Même s’il ne s’agissait pas exactement des méthodes testées actuellement sur des souris ou sur des singes, en 2001 la FDA a arrêté ce type d’expérimentations pour des raisons éthiques. Aujourd’hui, certes grâce à des techniques différentes, certains spécialistes désirent se lancer à nouveau dans ces modifications génétiques des enfants à naître, pour venir en aide à des familles à risque de maladies mitochondriales. Des pathologies incurables transmises par la mère et qui touchent environ 1 enfant sur 6500 dans le monde.
Jouer avec le feu et faire naître de faux espoirs
« Aujourd’hui, le drame de l’aide médicale à la procréation, c’est qu’on veut toujours aller plus loin et plus vite, confie le Pr Hamamah. Avec ces techniques, je considère que l’on joue avec le feu et qu’on risque de faire naître de faux espoirs chez ces familles.
Selon lui, les données scientifiques actuelles ne permettent d’affirmer que ces méthodes permettent d’enlever toute trace de l’ADN malade de la mère au sein de son ovule et donc le risque de transmission au bébé.

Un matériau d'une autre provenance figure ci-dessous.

**config.mk**
```make
export PLATFORM = sky130hd
export DESIGN_NAME = ram_access_arbiter
export DESIGN_NICKNAME = d
export VERILOG_FILES = /design/src/rtl/timedisk_pkg.sv /design/src/rtl/ram_fill_engine.sv /design/src/rtl/ram_access_arbiter.sv
export SDC_FILE = /design/constraint.sdc
export NUM_CORES = 1
export LEC_CHECK = 0
export ABC_AREA = 1
export CAP_MARGIN = 5
export CORE_ASPECT_RATIO = 0.8
export CORE_UTILIZATION = 40
export DETAILED_ROUTE_END_ITERATION = 8
export PLACE_DENSITY = 0.72
export SYNTH_ARGS = -nofsm -noshare
export SYNTH_HDL_FRONTEND = slang
export SYNTH_HIERARCHICAL = 1
export SYNTH_SLANG_ARGS = --single-unit
```
**constraint.sdc**
```tcl
create_clock -name C7M -period 7.5 [get_ports C7M]
set_input_delay 2.25 -clock C7M [delete_from_list [all_inputs] [get_ports C7M]]
set_output_delay 2.25 -clock C7M [all_outputs]
set_load 0.02 [all_outputs]
```
**src/rtl/timedisk_pkg.sv**
```systemverilog
// Shared definitions for the ramdisk SRAM arbiter: register map, control bits,
// engine FSM encoding and the engine-to-pin control payload.
package timedisk_pkg;

  localparam logic [2:0] SEL_ADDRL = 3'd0;
  localparam logic [2:0] SEL_ADDRM = 3'd1;
  localparam logic [2:0] SEL_ADDRH = 3'd2;
  localparam logic [2:0] SEL_LENL  = 3'd3;
  localparam logic [2:0] SEL_LENM  = 3'd4;
  localparam logic [2:0] SEL_LENH  = 3'd5;
  localparam logic [2:0] SEL_FILL  = 3'd6;
  localparam logic [2:0] SEL_CTRL  = 3'd7;

  localparam int unsigned CTRL_GO    = 0;
  localparam int unsigned CTRL_MODE  = 1;
  localparam int unsigned CTRL_ABORT = 2;

  localparam int unsigned STAT_MODE = 1;
  localparam int unsigned STAT_COLL = 5;
  localparam int unsigned STAT_DONE = 6;
  localparam int unsigned STAT_BUSY = 7;

  // Addr/Len are exposed as three byte lanes
  localparam int unsigned CFG_W = 24;

  localparam logic [2:0] S_LAST = 3'd7;

  typedef enum logic [2:0] {
    ST_IDLE   = 3'd0,
    ST_ARM    = 3'd1,
    ST_SETUP  = 3'd2,
    ST_STROBE = 3'd3,
    ST_HOLD   = 3'd4
  } eng_state_t;

  typedef struct packed {
    logic [7:0] data;
    logic       oe;
    logic       we_n;
    logic       cs;
  } sram_ctl_t;

endpackage

```
**src/rtl/ram_fill_engine.sv**
```systemverilog
// Background fill/checksum engine: config registers, slot FSM and the
// Addr/Len/Sum counters. Moves one byte per bus cycle in the PHI1 slot.
module ram_fill_engine
  import timedisk_pkg::*;
#(
  parameter int unsigned ADDR_W = 20,
  parameter int unsigned LEN_W  = 20
) (
  input  logic              clk,
  input  logic              rst,
  input  logic [2:0]        s,
  input  logic              cfg_wr,
  input  logic [2:0]        cfg_sel,
  input  logic [7:0]        cfg_d,
  input  logic [7:0]        rd_in,
  input  logic              coll_hit,
  output logic [7:0]        cfg_q_c,
  output logic [ADDR_W-1:0] eng_addr,
  output sram_ctl_t         eng_ctl_c,
  output logic              eng_slot_c,
  output logic              busy,
  output logic              done
);

  eng_state_t        state_q, state_d;
  logic [ADDR_W-1:0] addr_q;
  logic [LEN_W-1:0]  len_q;
  logic [7:0]        fill_q, sum_q;
  logic              mode_q, coll_q, busy_q, done_q, abort_pend_q, abort_pend_d;
  logic [2:0]        s_prev_q;
  logic [CFG_W-1:0]  addr_ext_c, len_ext_c;
  logic              wr_ok_c, ctrl_wr_c, abort_c, go_c, start_c, slot_c, last_c;

  assign addr_ext_c = CFG_W'(addr_q);
  assign len_ext_c  = CFG_W'(len_q);

  // While busy only an ABORT control write gets through
  assign wr_ok_c   = cfg_wr && (!busy_q || (cfg_sel == SEL_CTRL && cfg_d[CTRL_ABORT]));
  assign ctrl_wr_c = wr_ok_c && (cfg_sel == SEL_CTRL);
  assign abort_c   = ctrl_wr_c && cfg_d[CTRL_ABORT];
  assign go_c      = ctrl_wr_c && cfg_d[CTRL_GO] && !cfg_d[CTRL_ABORT];
  assign start_c   = go_c && (len_q != '0);
  assign slot_c    = (s == S_LAST) && (s_prev_q != S_LAST);
  assign last_c    = (len_q == LEN_W'(1));

  // State register
  always_ff @(posedge clk or posedge rst) begin
    if (rst) state_q <= ST_IDLE;
    else     state_q <= state_d;
  end

  // Next state; a bus collision sends the byte back to ARM for a retry
  always_comb begin
    state_d      = state_q;
    abort_pend_d = abort_pend_q;
    case (state_q)
      ST_IDLE:   if (start_c) state_d = ST_ARM;
      ST_ARM:    if (abort_c || abort_pend_q) state_d = ST_IDLE;
                 else if (slot_c)             state_d = ST_SETUP;
      ST_SETUP:  state_d = coll_hit ? ST_ARM : ST_STROBE;
      ST_STROBE: state_d = coll_hit ? ST_ARM : ST_HOLD;
      ST_HOLD:   if (coll_hit)                              state_d = ST_ARM;
                 else if (last_c || abort_c || abort_pend_q) state_d = ST_IDLE;
                 else                                       state_d = ST_ARM;
      default:   state_d = ST_IDLE;
    endcase
    if (state_d == ST_IDLE)               abort_pend_d = 1'b0;
    else if (abort_c && state_q != ST_IDLE) abort_pend_d = 1'b1;
  end

  // SRAM control decoded from state
  always_comb begin
    eng_slot_c     = 1'b0;
    eng_ctl_c.cs   = 1'b0;
    eng_ctl_c.we_n = 1'b1;
    eng_ctl_c.oe   = 1'b0;
    eng_ctl_c.data = fill_q;
    if (state_q == ST_SETUP || state_q == ST_STROBE || state_q == ST_HOLD) begin
      eng_slot_c   = 1'b1;
      eng_ctl_c.cs = 1'b1;
      eng_ctl_c.oe = !mode_q;
    end
    if (state_q == ST_STROBE && !mode_q) eng_ctl_c.we_n = 1'b0;
  end

  // Config registers, status flags and transfer counters
  always_ff @(posedge clk or posedge rst) begin
    if (rst) begin
      s_prev_q     <= '0;
      addr_q       <= '0;
      len_q        <= '0;
      fill_q       <= '0;
      sum_q        <= '0;
      mode_q       <= 1'b0;
      coll_q       <= 1'b0;
      busy_q       <= 1'b0;
      done_q       <= 1'b0;
      abort_pend_q <= 1'b0;
    end else begin
      s_prev_q     <= s;
      busy_q       <= (state_d != ST_IDLE);
      abort_pend_q <= abort_pend_d;
      if (wr_ok_c && !busy_q) begin
        case (cfg_sel)
          SEL_ADDRL: addr_q <= ADDR_W'({addr_ext_c[23:8], cfg_d});
          SEL_ADDRM: addr_q <= ADDR_W'({addr_ext_c[23:16], cfg_d, addr_ext_c[7:0]});
          SEL_ADDRH: addr_q <= ADDR_W'({cfg_d, addr_ext_c[15:0]});
          SEL_LENL:  len_q  <= LEN_W'({len_ext_c[23:8], cfg_d});
          SEL_LENM:  len_q  <= LEN_W'({len_ext_c[23:16], cfg_d, len_ext_c[7:0]});
          SEL_LENH:  len_q  <= LEN_W'({cfg_d, len_ext_c[15:0]});
          SEL_FILL:  fill_q <= cfg_d;
          default:   mode_q <= cfg_d[CTRL_MODE];
        endcase
      end
      if (go_c) begin
        done_q <= !start_c;
        if (start_c) begin
          coll_q <= 1'b0;
          sum_q  <= '0;
        end
      end
      if (abort_c && state_q == ST_IDLE) done_q <= 1'b1;
      if (state_q != ST_IDLE && state_d == ST_IDLE) done_q <= 1'b1;
      if (coll_hit) coll_q <= 1'b1;
      if (state_q == ST_STROBE && !coll_hit && mode_q) sum_q <= sum_q + rd_in;
      if (state_q == ST_HOLD && !coll_hit) begin
        addr_q <= addr_q + ADDR_W'(1);
        len_q  <= len_q - LEN_W'(1);
      end
    end
  end

  // Register readback
  always_comb begin
    cfg_q_c = '0;
    case (cfg_sel)
      SEL_ADDRL: cfg_q_c = addr_ext_c[7:0];
      SEL_ADDRM: cfg_q_c = addr_ext_c[15:8];
      SEL_ADDRH: cfg_q_c = addr_ext_c[23:16];
      SEL_LENL:  cfg_q_c = len_ext_c[7:0];
      SEL_LENM:  cfg_q_c = len_ext_c[15:8];
      SEL_LENH:  cfg_q_c = len_ext_c[23:16];
      SEL_FILL:  cfg_q_c = mode_q ? sum_q : fill_q;
      default: begin
        cfg_q_c[STAT_BUSY] = busy_q;
        cfg_q_c[STAT_DONE] = done_q;
        cfg_q_c[STAT_COLL] = coll_q;
        cfg_q_c[STAT_MODE] = mode_q;
      end
    endcase
  end

  assign eng_addr = addr_q;
  assign busy     = busy_q;
  assign done     = done_q;

endmodule

```
**src/rtl/ram_access_arbiter.sv**
```systemverilog
// Ramdisk SRAM arbiter: Apple II bus accesses pass straight through and always
// override the background engine, which is told when it lost its slot.
module ram_access_arbiter
  import timedisk_pkg::*;
#(
  parameter int unsigned ADDR_W = 20,
  parameter int unsigned LEN_W  = 20
) (
  input  logic              C7M,
  input  logic              RES,
  input  logic [2:0]        S,
  input  logic              CfgWR,
  input  logic [2:0]        CfgSel,
  input  logic [7:0]        CfgD,
  output logic [7:0]        CfgQ,
  input  logic              BusRAMCS,
  input  logic [ADDR_W-1:0] BusAddr,
  input  logic              BusnWE,
  input  logic [7:0]        BusD,
  input  logic [7:0]        RDin,
  output logic [7:0]        RDout,
  output logic              RDOE,
  output logic [ADDR_W-1:0] RA,
  output logic              RAMCS,
  output logic              nRAMWE,
  output logic              Busy,
  output logic              Done
);

  logic [ADDR_W-1:0] eng_addr;
  sram_ctl_t         eng_ctl_c;
  logic              eng_slot_c, coll_hit_c;

  assign coll_hit_c = BusRAMCS && eng_slot_c;

  ram_fill_engine #(
    .ADDR_W(ADDR_W),
    .LEN_W (LEN_W)
  ) u_engine (
    .clk       (C7M),
    .rst       (RES),
    .s         (S),
    .cfg_wr    (CfgWR),
    .cfg_sel   (CfgSel),
    .cfg_d     (CfgD),
    .rd_in     (RDin),
    .coll_hit  (coll_hit_c),
    .cfg_q_c   (CfgQ),
    .eng_addr  (eng_addr),
    .eng_ctl_c (eng_ctl_c),
    .eng_slot_c(eng_slot_c),
    .busy      (Busy),
    .done      (Done)
  );

  // Bus-priority pin mux
  always_comb begin
    RA     = eng_addr;
    RAMCS  = eng_ctl_c.cs;
    nRAMWE = eng_ctl_c.we_n;
    RDout  = eng_ctl_c.data;
    RDOE   = eng_ctl_c.oe;
    if (BusRAMCS) begin
      RA     = BusAddr;
      RAMCS  = 1'b1;
      nRAMWE = BusnWE;
      RDout  = BusD;
      RDOE   = !BusnWE;
    end
  end

endmodule

```
# [Word level (Yosys, flattened, before mapping)]
# Cells that the tools add are included.
[totals] regBits=67 latchBits=0 ramBits=0 mem_bits_ro=0 inputBits=55 word_cells=137 memories=0
[classes] addsub=3 multipliers=0 n_div=0 order_cmp=0 eq_ne=20 n_shift=0 n_mux=38 n_bitwise=1 reduce_logical=60
[ops] op="20-bit case mux with 3 select lines" n=2
[ops] op="20-bit two-way mux" n=5
[ops] op="8-bit two-way mux" n=5
[ops] op="4-bit AND reduction" n=6
[ops] op="2-bit nonzero test" n=12
[ops] op="3-bit case mux with 7 select lines" n=1
[ops] op="20-bit by 1-bit adder with 20-bit output (second input constant)" n=1
[ops] op="20-bit by 1-bit equality test with 1-bit output (second input constant)" n=1
[ops] op="20-bit nonzero test" n=1
[ops] op="20-bit by 1-bit subtractor with 20-bit output (second input constant)" n=1
[ops] op="3-bit equality test (second input constant)" n=6
[ops] op="3-bit case mux with 6 select lines" n=1
[ops] op="1-bit logical AND" n=17
[ops] op="1-bit two-way mux" n=15
[ops] op="3-bit two-way mux" n=5
[ops] op="3-bit case mux with 5 select lines" n=1
[ops] op="1-bit case mux with 7 select lines" n=2
[ops] op="3-bit by 2-bit equality test with 1-bit output (second input constant)" n=4
[ops] op="2-bit by 1-bit != test with 1-bit output (second input constant)" n=6
[ops] op="3-bit logical NOT" n=3
[ops] op="3-bit nonzero test" n=3
[ops] op="8-bit adder" n=1
[ops] op="2-bit AND reduction" n=4
[ops] op="7-bit OR reduction" n=1
[ops] op="7 further kinds" n=18

# [Depth between registers and ports, before layout]
[depth] word_depth=14 mapped_depth=14 mapped_depth_nobuf=13

# [Cells and area by module]
# The synthesis kept the hierarchy.
[by_module_without_submodules] mod="ram_fill_engine" instances=1 cells_per_inst=677 area_per_inst_um2=4824.6 seq_area_each_um2=1676.6
[by_module_without_submodules] mod="ram_access_arbiter" instances=1 cells_per_inst=102 area_per_inst_um2=429.2 seq_area_each_um2=0.0

# [Least setup slack after synthesis]
# No wires, ideal clock.
[synth_path] path_type="input to output" startpoint="input CfgSel[2]" endpoint="output CfgQ[7]" arrival_ns=3.250 t_required_ns=5.250 setup_slack_ns=2.000 path_stages=4 n_path_buf=1 path_cell_list="buf_6 -> nor3_4 -> inv_2 -> o2111ai_1"
[synth_via] elab_chain_len=3 word_cells_on_any_way=9 cone_classes="eq/ne (6); mux (1); reduce/logical (2)"
[synth_lines] element="from (decl)" line="ram_access_arbiter.sv:13" rtl="input logic [2:0] CfgSel,"
[synth_lines] element="3-bit by 2-bit equality test with 1-bit output / 3-bit equality test (equally long branches)" line="ram_fill_engine.sv:136" rtl="case (cfg_sel)"
[synth_lines] element="2-bit OR reduction (no line)"
[synth_lines] element="3-bit case mux with 6 select lines *" line="ram_fill_engine.sv:136"
[synth_lines] element="to (decl)" line="ram_access_arbiter.sv:15" rtl="output logic [7:0] CfgQ,"
# Mark *: on every way between the ends. The rest lies on a longest branch, timed or not.

# [Worst setup path after layout]
[layout_path] startpoint="input CfgSel[2]" endpoint="output CfgQ[1]"
[layout_via] elab_chain_len=2 word_cells_on_any_way=8 cone_classes="eq/ne (6); mux (1); reduce/logical (1)"
[layout_lines] element="3-bit equality test (tied with other cells)" line="ram_fill_engine.sv:136"
[layout_lines] element="1-bit case mux with 7 select lines *" line="ram_fill_engine.sv:136"
# Marks and branches as above.

==> results by group <==
Worst setup path
  – Reg2Reg Depth: 12
  – Setup slack, reg-to-reg: 4.91 ns
  – CP Buf/Inv Count: 3
  – Worst path required time: 5.25 ns
  – Worst r2r dst: u_engine/len_q[8]
  – Critical R2R Launch: u_engine/state_q[1]
  – Critical path, cell by cell: clkdlybuf4s50_1 -> inv_2 -> nor3_2 -> a211oi_1 -> o211ai_1 -> clkdlybuf4s50_1
  – Critical path depth: 6
  – Setup CP Type: in -> out
  – Worst Setup End Kind: primary output
  – CP dominant cell by count: clkdlybuf4s50_1
  – Startpoint Class: primary input
  – Crit-path max FO: 8
  – Arr. time, crit path: 4.65 ns
  – CP peak stage delay: 0.76 ns
  – Top delay family on crit path: buffers and inverters
  – Max stage delay cell, worst path: clkdlybuf4s50_1

Timing
  – PnR worst setup slack: 0.596 ns
  – Crit path time final: 6.90 ns
  – Max Clk Rate: 0.145 GHz
  – Fin crit share: 0.920
  – Final Hold Fails: 0
  – Worst slew pin tran: 0.881 ns
  – Setup-failing EPs final: 0
  – Unrepaired setup endpoints after global routing: no
  – Setup TNS Final: 0 ns
  – Slew HR: 0.413
  – Max Slew Vio Count: 0
  – Clk_skew: 0.00616 ns

Global route
  – Antenna violations before repair: 0
  – Vias in the first global route: 5018
  – GR Overflow Total: 0
  – Gr usage total: 0.254
  – Largest net degree at the start of global routing: 68
  – First-pass GRT wire length: 26400 um

Placement
  – Placed cell areas: 0.00628 mm2
  – Placement Setup Slack: 0.603 ns
  – Placer Congestion: 0.970
  – Port Buffers: 95
  – Hpwl dp: 13000 um
  – Post-Place Cells: 1035

Synth
  – Synth async-reset ratio: 1.00
  – Top cell type's share of synthesized area: 0.319
  – Post-synth top cells: nand2_1, inv_1, nor2_1, dfrtp_1
  – Synth Flop Type: dfrtp_1
  – Number of flops mapped to enable cells by yosys: 0
  – Yosys reg bits: 67
  – Top cells by area, synth: dfrtp_1, nand2_1, inv_1, nor2_1, a21oi_1
  – Post-synth cell types: 53
  – Mapped Cells: 779
  – Syn. warnings: 6
  – Dominant cell type by area after synthesis: dfrtp_1
  – Most frequent cell after synthesis: nand2_1
  – Synth Net Count: 845
  – Sequential share of the synthesized area: 0.319
  – Syn_area_per_cell: 6.74 um2
  – Synth Cell Area: 0.00525 mm2

Drt
  – DRC errors left: 0
  – Avg WL per Cell: 16.2 um
  – Remaining antenna violation count: 0
  – Via count: 5606
  – Vias per cell: 5.33
  – First-pass DRT Iterations: 8
  – Drt first-iter violations: 559
  – Final WL: 17000 um

Floorplan
  – Die Span Y: 105 um
  – Starting density of the core: 0.410
  – Rows: 37
  – Io pins: 96
  – Area of the die: 0.0136 mm2
  – Die W: 130 um
  – Core ar.: 0.0128 mm2

Clock network
  – Post-CTS Resized: 0
  – Clk_lat worst skew: 0.34 ns
  – CTS tree: yes
  – H-Tree Depth: 3
  – Clk pin slew, worst setup/hold paths: 0.06 ns
  – Post-CTS Setup Repair Bufs: 0
  – Clock buffer depth: 2
  – Hold_buf cts: 0
  – Clock buffer count from CTS: 9
  – Clock sinks: 67
  – Clk root buf: clkbuf_16

Power and ir drop
  – Worst vdd ir: 0.000157 V
  – Leak pwr: 0.00309 uW
  – Cell area power density: 324 mW/mm2

Hold path
  – Hold Path Depth: 2
  – Hold WC Path Type: reg -> reg
  – Hold Path End: u_engine/sum_q[6]
  – Min-delay src: u_engine/sum_q[6]

Cells and area
  – Fraction of layout instances using a drive strength above 1: 0.0776
  – Layout net count: 937
  – Cell area after layout: 0.00658 mm2
  – Final Util: 0.513
  – Synthesis-to-finish area growth: 25.3%
  – Finished Layout Cells: 1051
  – Ant. Diodes: 0

Run
  – Max_cap viols: 0

Run status
  – Outcome: finished, final reports clean
[cells in the final DEF, fill, tap and decap left out, drive strengths merged, types with 2 or more instances in the layout]
cell type	n
inv	109
a32oi	2
dfrtp	67
o21ai	54
o2111ai	4
clkdlybuf4s50	95
a22o	3
clkbuf	10
a22oi	12
xnor2	2
nor4	2
nand2	263
ha	10
o211ai	3
a221oi	2
nor2	83
buf	5
o22ai	17
a21oi	44
nand3	41
a31oi	3
xor2	7
o221ai	3
clkinv	3
clkinvlp	2
nor3	12
nand4	9
[how the worst max path moves through the flow]
stage               startpoint  endpoint
floorplan            CfgSel[2]   CfgQ[7]
global placement     CfgSel[2]   CfgQ[1]
detailed placement   CfgSel[2]   CfgQ[1]
CTS                  CfgSel[2]   CfgQ[1]
global route         CfgSel[2]   CfgQ[1]
finish               CfgSel[2]   CfgQ[1]
[metrics by stage]
stage / total power [uW] / hold slack (ns)
finish: 2130 / 0.539
global route: 2270 / 0.565
detailed placement: 1680 / 0.526
CTS: 2120 / 0.540
global placement: 1680 / 0.520
floorplan: 1320 / 0.442
[per-layer routing]
layer / vias to the layer above / track usage / wire, um
met2: 299 / 0.369 / 7180
li1: 2725 / - / -
met5: - / 0 / 0
met4: 0 / 0.0972 / 484
met1: 2536 / 0.370 / 7770
met3: 46 / 0.0427 / 1570
[worst reg2reg max path, cell delays in order, from the launching register on]
cell and delay [ns]:
dfrtp_1 0.40, inv_1 0.10, nor2_2 0.06, inv_2 0.10, nand2_1 0.06, nand2_1 0.06
inv_1 0.16, nor2_8 0.52, inv_6 0.23, nand2_1 0.24, inv_1 0.17, a31oi_1 0.21
o22ai_1 0.13
[where the power goes]
part / switching, uW / leakage (uW) / internal (uW)
combinational: 620 / 0.00213 / 373
clock: 166 / 0.000145 / 266
sequential: 193 / 0.000820 / 515
[sequential cells by signal (all words and copies together), names as in the netlist]
| signal | cells |
|---|---|
| u_engine/abort_pend_q | 1 |
| u_engine/busy | 1 |
| u_engine/coll_q | 1 |
| u_engine/done | 1 |
| u_engine/eng_addr | 20 |
| u_engine/fill_q | 8 |
| u_engine/len_q | 20 |
| u_engine/mode_q | 1 |
| u_engine/s_prev_q | 3 |
| u_engine/state_q | 3 |
| u_engine/sum_q | 8 |
[cells by family after synthesis]
| group | synth area share |
|---|---|
| buffers and inverters | 0.114 |
| DFF | 0.319 |
| adders and majority gates | 0.0276 |
| AOI/OAI and AO/OA | 0.176 |
| and+or+nand+nor | 0.347 |
| xor gates and xnor gates | 0.0150 |
[layout make-up]
cell class	instances	area [um2]
fill	1288	6240
multi-input combinational	584	2980
sequential	67	1680
timing repair buffer	100	988
inverter	109	419
clock buffer	10	239
tap	175	219
clock inverter	6	63.8
Note: power is estimated with default switching activity, not from simulation.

Enfin, rien ne permet selon lui de garantir aujourd’hui, l’état de santé futur de ces enfants hybrides.
Pour le moment, ces nouvelles stratégies ont seulement été testées sur des souris et des singes, et dans une mesure limitée sur des ovocytes humains et des embryons in vitro. « Il s'agit de faire des changements génétiques qui auront chez les enfants à venir des manifestations dans toutes les cellules de leur corps », a déclaré à Medpage le Pr Marcy Darnovsky, directrice du Center for Genetics and Society en Californie à Medpage.
Cette spécialiste a rappelé que les femmes atteintes de maladie mitochondriale disposent d’alternatives pour avoir un bébé sain comme l'adoption ou la FIV avec don d’ovocyte. « Même si on manque toujours de don d’ovocyte, pour ces femmes aujourd’hui c’est la technique la plus sûre. Bénéficier d’un don d’ovocyte est selon moi pour le moment le moyen le plus sain et le plus contrôlé pour lutter contre les maladies mitochondriales », conclut le Pr Hamamah.